### WORK TO COMPLETE
Find every line in the records that holds the string "constraint". Copy each one.

### RECORDS FOR THIS TASK
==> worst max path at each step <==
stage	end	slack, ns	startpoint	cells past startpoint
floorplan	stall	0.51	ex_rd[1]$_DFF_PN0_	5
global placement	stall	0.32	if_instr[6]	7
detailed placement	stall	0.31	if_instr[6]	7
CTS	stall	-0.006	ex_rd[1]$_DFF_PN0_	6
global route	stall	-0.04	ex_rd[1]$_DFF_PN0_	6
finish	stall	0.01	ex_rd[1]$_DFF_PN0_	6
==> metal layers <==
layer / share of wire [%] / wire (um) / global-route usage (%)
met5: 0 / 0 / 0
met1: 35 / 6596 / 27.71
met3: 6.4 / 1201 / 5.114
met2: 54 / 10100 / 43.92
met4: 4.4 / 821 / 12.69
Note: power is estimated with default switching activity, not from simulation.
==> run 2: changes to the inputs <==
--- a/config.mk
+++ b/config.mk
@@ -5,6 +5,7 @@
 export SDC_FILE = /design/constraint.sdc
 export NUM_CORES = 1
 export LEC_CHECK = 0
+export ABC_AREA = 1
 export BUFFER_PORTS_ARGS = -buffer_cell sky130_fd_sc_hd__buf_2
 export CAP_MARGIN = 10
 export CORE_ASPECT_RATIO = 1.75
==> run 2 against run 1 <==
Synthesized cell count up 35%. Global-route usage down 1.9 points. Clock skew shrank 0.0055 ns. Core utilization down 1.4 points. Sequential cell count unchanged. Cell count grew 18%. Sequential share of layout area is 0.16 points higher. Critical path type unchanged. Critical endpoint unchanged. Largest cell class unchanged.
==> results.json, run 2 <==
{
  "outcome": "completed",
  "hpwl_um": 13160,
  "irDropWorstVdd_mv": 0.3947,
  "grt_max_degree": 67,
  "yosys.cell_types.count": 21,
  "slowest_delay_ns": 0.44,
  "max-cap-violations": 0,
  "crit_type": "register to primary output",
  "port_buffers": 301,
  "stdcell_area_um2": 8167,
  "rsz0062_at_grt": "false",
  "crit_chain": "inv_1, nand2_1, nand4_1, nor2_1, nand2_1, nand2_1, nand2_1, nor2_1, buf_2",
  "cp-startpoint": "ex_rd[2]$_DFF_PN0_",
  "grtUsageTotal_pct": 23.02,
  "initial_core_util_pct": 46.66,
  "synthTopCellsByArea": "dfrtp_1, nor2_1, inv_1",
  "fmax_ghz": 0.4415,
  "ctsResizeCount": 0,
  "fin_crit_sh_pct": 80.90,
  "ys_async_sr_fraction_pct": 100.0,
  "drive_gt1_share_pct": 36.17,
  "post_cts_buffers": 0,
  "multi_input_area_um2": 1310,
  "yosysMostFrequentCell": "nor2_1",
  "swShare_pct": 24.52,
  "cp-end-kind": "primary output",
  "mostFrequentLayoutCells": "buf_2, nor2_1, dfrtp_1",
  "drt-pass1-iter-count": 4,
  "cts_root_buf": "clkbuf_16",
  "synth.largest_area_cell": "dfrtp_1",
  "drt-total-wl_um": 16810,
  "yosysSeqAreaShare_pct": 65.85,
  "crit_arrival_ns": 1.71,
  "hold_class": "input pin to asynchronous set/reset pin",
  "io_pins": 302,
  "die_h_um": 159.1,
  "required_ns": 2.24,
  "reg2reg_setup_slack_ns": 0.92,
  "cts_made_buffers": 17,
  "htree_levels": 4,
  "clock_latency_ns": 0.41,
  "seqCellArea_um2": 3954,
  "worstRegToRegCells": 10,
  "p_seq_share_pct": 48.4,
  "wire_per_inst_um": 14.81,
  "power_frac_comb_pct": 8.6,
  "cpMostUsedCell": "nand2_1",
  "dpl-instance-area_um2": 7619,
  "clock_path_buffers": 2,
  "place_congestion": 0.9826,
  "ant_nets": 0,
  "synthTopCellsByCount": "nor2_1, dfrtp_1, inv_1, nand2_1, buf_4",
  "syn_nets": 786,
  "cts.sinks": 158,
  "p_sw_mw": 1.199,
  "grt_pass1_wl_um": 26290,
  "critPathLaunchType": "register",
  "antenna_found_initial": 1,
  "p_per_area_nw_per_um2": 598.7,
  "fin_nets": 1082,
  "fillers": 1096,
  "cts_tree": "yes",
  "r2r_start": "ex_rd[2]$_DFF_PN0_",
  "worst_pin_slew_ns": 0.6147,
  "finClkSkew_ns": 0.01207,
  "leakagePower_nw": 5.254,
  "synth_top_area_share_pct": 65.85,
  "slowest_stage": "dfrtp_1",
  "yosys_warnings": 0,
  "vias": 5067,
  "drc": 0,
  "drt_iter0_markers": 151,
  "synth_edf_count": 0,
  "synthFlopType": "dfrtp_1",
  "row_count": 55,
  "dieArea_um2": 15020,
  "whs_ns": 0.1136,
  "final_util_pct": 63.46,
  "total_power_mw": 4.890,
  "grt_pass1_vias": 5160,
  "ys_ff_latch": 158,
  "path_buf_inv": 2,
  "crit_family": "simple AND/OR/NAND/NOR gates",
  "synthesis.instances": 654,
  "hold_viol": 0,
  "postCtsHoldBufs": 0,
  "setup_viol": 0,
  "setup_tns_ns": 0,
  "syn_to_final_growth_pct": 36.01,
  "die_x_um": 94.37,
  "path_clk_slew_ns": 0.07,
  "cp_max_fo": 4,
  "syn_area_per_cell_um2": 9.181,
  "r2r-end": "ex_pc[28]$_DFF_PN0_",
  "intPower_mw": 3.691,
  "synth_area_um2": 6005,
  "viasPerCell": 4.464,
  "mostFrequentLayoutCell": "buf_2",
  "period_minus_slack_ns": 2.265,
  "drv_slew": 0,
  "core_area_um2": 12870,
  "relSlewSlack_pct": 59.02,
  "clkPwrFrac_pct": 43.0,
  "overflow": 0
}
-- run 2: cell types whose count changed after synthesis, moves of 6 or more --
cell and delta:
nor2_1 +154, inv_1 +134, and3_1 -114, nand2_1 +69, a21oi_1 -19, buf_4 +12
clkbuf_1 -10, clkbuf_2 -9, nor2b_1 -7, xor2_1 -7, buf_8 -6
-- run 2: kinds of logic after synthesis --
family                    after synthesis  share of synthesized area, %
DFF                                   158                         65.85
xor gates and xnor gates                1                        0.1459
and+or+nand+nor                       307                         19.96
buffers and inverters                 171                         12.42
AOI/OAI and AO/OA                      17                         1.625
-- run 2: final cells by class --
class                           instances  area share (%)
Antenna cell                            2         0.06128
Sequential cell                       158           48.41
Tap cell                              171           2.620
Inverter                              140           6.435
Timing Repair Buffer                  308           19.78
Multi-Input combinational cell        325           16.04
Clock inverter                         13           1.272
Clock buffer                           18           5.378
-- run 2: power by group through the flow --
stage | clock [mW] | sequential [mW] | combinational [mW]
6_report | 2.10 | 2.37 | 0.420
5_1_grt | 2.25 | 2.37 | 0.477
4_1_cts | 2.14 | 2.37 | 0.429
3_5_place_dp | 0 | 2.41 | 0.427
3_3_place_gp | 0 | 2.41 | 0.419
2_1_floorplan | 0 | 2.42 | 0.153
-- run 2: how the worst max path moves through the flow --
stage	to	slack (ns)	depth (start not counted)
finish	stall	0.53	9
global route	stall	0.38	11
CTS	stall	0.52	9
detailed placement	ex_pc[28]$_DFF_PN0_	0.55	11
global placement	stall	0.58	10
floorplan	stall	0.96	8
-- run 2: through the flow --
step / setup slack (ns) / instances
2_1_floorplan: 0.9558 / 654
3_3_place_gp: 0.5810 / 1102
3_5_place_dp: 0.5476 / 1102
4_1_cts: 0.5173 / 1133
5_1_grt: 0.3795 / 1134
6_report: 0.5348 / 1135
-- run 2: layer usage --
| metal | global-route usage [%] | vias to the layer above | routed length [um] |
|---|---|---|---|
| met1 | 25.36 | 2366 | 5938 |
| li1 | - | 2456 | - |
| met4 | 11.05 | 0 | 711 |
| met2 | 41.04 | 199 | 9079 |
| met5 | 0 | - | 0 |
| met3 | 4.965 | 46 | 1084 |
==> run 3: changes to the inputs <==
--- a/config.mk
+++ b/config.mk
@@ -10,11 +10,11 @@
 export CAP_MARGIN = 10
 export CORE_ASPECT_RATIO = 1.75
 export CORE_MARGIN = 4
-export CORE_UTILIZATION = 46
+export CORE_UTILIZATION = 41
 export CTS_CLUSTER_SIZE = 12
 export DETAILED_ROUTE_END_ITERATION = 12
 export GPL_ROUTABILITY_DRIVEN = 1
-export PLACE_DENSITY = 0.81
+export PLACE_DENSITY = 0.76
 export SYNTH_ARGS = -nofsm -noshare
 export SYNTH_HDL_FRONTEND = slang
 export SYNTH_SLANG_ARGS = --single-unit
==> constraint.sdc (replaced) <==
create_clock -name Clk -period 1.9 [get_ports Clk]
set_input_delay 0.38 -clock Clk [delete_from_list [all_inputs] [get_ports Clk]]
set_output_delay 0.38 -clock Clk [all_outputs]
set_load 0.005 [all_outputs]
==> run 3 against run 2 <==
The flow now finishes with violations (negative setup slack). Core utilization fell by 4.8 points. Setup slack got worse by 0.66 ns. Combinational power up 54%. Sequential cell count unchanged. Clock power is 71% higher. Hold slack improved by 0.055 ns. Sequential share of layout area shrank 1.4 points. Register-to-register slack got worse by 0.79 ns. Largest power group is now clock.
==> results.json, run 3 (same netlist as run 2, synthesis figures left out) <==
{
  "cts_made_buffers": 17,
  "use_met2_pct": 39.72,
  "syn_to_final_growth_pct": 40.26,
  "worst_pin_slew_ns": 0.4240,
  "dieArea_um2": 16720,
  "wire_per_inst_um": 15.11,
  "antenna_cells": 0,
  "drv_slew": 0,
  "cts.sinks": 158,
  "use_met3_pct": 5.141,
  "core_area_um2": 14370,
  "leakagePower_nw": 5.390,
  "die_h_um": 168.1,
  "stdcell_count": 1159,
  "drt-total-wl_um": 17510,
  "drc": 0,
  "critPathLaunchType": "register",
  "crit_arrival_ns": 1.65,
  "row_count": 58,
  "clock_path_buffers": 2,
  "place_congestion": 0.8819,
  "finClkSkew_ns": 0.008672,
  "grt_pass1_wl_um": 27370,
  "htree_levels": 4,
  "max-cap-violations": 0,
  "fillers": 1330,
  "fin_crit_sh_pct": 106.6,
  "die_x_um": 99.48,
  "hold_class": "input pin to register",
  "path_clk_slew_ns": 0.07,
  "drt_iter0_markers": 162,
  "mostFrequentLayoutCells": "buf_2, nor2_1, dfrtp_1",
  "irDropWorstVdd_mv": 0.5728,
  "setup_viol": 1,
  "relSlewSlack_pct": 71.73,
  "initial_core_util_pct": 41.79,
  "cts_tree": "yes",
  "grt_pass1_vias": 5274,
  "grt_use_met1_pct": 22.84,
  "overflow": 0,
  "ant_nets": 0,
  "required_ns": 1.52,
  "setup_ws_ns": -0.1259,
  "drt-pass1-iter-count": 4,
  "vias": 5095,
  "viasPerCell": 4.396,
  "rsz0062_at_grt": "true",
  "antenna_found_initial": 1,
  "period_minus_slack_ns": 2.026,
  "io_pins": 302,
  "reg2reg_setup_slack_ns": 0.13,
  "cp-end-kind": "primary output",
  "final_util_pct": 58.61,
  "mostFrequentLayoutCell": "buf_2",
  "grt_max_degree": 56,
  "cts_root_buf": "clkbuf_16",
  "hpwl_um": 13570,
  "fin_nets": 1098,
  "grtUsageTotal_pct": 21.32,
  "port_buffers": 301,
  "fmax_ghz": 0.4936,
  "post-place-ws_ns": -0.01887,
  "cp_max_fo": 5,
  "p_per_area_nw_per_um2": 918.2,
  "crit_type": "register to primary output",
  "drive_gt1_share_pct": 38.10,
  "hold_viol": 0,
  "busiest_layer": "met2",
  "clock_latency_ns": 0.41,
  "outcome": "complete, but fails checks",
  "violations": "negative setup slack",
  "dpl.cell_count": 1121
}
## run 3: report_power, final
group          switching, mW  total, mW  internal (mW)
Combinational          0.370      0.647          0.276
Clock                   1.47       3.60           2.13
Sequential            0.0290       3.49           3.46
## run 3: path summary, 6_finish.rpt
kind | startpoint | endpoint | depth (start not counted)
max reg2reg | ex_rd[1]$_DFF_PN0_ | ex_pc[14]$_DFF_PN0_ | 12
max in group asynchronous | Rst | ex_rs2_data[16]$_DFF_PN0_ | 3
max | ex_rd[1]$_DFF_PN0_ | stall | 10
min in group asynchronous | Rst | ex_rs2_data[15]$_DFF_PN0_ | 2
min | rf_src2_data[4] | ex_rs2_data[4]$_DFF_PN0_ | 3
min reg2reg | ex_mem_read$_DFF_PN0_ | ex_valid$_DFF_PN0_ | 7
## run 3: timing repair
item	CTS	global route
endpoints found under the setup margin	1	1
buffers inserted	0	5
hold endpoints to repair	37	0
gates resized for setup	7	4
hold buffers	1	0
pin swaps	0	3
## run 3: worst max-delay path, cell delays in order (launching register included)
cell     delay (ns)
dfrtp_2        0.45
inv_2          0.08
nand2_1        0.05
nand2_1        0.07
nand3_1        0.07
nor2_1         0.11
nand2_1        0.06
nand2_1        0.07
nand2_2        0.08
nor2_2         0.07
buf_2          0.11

### EXERCISE ANSWER
 export SDC_FILE = /design/constraint.sdc
==> constraint.sdc (replaced) <==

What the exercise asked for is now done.